• The problem:
Keep to one stretch of the data below, the lines from the one with "2.012 | 3.6 |" up to and including the one with "-- final cells", and return that stretch exactly.

• The data:

-------------------------

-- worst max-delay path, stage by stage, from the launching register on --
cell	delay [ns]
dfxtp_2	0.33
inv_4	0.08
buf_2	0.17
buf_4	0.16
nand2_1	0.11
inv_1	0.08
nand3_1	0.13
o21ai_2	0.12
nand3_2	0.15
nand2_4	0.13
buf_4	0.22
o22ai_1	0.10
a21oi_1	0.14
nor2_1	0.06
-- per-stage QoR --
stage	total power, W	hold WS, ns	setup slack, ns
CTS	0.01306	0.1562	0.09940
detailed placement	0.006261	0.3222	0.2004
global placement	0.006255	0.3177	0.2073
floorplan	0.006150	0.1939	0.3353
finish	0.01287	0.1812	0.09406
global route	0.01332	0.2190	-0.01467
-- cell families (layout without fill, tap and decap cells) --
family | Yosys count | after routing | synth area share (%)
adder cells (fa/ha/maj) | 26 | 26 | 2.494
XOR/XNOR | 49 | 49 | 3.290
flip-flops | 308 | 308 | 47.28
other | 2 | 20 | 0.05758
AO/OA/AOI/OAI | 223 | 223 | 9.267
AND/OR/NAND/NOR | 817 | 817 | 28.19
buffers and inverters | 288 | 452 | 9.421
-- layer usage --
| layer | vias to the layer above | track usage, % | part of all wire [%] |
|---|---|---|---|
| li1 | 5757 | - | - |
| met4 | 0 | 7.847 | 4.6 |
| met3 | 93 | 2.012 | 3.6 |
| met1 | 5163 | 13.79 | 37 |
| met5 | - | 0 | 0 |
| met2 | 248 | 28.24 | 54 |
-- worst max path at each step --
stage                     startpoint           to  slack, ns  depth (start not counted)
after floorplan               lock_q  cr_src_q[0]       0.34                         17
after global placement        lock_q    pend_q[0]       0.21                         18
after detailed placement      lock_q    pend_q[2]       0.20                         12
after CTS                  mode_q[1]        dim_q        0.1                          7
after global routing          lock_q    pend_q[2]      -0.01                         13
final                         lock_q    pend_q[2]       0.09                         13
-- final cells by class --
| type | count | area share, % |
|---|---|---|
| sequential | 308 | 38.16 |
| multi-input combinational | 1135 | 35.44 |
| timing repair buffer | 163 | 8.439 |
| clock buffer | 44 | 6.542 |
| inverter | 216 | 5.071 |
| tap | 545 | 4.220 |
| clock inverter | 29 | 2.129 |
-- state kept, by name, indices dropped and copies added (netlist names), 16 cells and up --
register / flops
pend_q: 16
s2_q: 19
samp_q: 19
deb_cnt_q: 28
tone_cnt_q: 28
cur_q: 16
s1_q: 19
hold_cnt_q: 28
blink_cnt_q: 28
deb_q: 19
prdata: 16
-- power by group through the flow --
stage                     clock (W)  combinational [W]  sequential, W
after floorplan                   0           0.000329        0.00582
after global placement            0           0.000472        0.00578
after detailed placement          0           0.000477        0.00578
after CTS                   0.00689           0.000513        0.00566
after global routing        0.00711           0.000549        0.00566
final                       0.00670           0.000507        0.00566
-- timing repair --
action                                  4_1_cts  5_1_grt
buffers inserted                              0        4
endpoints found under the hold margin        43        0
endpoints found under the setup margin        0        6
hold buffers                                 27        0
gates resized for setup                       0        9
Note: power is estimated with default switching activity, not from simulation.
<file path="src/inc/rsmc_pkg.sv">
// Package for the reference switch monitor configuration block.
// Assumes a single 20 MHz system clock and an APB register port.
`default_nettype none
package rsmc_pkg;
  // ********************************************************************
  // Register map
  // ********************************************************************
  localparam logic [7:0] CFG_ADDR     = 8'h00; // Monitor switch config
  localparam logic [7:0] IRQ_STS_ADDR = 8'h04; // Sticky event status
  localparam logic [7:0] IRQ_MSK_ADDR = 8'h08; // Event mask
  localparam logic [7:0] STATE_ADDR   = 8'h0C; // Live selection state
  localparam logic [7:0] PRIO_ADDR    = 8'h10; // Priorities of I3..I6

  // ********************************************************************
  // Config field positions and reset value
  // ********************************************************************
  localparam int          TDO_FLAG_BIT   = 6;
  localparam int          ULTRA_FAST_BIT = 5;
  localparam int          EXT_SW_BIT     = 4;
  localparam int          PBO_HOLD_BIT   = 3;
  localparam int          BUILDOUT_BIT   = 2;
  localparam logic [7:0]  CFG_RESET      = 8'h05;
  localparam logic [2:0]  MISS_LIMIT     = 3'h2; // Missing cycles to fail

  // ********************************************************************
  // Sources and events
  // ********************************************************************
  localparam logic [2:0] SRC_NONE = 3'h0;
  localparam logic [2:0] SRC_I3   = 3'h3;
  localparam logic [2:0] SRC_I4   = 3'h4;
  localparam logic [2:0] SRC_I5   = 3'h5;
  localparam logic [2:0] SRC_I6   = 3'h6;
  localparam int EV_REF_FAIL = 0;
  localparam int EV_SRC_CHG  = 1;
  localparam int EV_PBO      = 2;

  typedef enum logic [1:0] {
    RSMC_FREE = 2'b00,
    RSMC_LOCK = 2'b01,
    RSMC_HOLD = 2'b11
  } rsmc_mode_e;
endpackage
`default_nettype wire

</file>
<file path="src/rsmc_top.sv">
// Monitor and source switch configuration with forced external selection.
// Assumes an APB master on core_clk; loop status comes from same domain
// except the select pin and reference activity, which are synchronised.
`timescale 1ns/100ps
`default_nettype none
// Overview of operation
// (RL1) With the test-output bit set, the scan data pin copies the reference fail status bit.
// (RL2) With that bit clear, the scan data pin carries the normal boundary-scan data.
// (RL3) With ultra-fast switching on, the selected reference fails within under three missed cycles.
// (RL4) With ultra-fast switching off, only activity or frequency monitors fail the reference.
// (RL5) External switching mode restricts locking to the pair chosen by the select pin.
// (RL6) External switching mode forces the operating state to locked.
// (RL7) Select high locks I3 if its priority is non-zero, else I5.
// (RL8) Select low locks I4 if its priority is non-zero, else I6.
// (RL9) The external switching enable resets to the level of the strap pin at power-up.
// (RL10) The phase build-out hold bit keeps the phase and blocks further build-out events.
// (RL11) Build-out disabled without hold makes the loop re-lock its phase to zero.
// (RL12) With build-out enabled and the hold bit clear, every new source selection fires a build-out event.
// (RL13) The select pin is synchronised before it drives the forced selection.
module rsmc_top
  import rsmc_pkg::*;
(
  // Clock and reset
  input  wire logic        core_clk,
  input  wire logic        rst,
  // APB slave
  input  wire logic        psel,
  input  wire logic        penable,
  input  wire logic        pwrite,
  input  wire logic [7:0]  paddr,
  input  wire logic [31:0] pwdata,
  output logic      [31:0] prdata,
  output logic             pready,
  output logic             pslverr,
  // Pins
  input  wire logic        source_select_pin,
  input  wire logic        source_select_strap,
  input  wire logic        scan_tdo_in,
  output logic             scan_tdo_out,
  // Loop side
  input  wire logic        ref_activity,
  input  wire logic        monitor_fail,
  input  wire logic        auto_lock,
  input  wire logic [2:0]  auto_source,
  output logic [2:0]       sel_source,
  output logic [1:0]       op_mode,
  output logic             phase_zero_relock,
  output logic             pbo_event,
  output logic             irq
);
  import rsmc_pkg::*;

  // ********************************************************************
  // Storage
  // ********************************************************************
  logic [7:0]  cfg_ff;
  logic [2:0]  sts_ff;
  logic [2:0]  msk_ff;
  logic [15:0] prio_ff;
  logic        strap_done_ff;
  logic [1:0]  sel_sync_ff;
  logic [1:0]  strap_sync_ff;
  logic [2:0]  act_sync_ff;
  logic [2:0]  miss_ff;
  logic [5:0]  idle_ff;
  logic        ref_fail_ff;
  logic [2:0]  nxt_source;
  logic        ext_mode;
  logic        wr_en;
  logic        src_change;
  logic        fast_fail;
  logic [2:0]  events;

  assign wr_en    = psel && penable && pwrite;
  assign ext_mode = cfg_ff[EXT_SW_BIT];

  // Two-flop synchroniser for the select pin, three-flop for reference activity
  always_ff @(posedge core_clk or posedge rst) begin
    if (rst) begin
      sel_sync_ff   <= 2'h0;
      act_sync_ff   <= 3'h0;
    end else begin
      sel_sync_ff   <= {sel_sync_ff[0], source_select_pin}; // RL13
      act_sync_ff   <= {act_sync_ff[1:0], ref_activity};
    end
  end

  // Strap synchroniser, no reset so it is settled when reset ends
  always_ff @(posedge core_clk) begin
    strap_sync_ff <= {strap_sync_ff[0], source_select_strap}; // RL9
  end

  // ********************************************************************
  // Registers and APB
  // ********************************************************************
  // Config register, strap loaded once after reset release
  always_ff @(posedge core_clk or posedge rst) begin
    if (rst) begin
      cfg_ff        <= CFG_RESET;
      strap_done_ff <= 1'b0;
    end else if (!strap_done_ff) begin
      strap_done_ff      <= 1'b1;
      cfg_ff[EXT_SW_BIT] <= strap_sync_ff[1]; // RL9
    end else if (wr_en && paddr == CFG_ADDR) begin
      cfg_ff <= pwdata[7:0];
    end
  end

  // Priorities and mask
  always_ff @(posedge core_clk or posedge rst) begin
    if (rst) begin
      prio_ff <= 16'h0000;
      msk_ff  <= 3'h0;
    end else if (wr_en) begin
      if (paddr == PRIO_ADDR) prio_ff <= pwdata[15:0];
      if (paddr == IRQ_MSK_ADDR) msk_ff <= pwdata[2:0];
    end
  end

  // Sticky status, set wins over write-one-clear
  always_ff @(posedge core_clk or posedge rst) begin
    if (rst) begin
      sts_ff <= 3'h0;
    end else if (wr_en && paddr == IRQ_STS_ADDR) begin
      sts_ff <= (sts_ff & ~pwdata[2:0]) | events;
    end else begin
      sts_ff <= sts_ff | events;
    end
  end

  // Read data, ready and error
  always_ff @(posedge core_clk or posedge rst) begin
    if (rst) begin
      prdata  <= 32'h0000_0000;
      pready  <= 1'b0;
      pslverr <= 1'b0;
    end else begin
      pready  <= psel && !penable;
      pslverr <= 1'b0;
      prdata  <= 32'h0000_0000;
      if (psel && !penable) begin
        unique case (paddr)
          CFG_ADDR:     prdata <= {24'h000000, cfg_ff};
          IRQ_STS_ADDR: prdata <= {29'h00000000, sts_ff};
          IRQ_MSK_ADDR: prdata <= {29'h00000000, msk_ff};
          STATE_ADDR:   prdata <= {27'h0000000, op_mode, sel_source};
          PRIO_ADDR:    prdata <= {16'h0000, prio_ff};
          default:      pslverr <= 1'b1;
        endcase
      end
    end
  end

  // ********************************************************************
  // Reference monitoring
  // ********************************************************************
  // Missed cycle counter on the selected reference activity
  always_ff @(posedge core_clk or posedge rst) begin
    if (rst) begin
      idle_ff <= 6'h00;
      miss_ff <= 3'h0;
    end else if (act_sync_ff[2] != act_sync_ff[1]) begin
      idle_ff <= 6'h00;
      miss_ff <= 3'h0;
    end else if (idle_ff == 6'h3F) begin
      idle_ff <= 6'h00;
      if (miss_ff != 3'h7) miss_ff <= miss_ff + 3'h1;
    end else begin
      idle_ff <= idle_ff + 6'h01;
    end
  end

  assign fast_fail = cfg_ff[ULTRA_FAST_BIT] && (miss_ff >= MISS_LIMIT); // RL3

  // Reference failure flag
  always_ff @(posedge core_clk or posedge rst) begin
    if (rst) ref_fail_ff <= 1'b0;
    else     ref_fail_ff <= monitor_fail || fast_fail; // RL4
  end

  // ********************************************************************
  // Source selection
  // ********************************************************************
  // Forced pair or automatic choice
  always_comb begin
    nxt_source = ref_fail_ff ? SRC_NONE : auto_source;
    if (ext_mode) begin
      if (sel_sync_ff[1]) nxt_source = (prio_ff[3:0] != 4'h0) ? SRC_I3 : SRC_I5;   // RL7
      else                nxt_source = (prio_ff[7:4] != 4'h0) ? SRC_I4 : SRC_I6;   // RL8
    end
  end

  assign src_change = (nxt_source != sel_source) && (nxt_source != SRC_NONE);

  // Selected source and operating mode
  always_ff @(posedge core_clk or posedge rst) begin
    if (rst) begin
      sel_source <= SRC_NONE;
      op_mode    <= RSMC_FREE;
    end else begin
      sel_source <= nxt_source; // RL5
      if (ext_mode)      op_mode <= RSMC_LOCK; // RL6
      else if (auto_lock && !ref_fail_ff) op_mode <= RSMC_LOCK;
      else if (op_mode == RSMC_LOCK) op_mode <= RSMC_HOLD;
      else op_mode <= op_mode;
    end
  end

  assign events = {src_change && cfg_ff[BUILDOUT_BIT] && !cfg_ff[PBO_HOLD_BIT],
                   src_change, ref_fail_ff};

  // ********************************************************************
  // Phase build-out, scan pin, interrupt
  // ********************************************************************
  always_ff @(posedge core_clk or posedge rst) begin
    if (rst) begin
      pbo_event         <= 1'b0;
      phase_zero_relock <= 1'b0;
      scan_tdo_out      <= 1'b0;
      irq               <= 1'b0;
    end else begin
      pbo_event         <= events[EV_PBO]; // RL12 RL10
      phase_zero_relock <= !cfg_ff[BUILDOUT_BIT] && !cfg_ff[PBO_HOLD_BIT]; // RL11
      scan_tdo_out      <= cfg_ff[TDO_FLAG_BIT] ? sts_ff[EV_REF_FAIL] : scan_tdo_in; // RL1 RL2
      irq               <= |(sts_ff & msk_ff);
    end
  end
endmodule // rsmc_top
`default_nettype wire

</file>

-------------------------

• Response for this exercise:
| met3 | 93 | 2.012 | 3.6 |
| met1 | 5163 | 13.79 | 37 |
| met5 | - | 0 | 0 |
| met2 | 248 | 28.24 | 54 |
-- worst max path at each step --
stage                     startpoint           to  slack, ns  depth (start not counted)
after floorplan               lock_q  cr_src_q[0]       0.34                         17
after global placement        lock_q    pend_q[0]       0.21                         18
after detailed placement      lock_q    pend_q[2]       0.20                         12
after CTS                  mode_q[1]        dim_q        0.1                          7
after global routing          lock_q    pend_q[2]      -0.01                         13
final                         lock_q    pend_q[2]       0.09                         13
-- final cells by class --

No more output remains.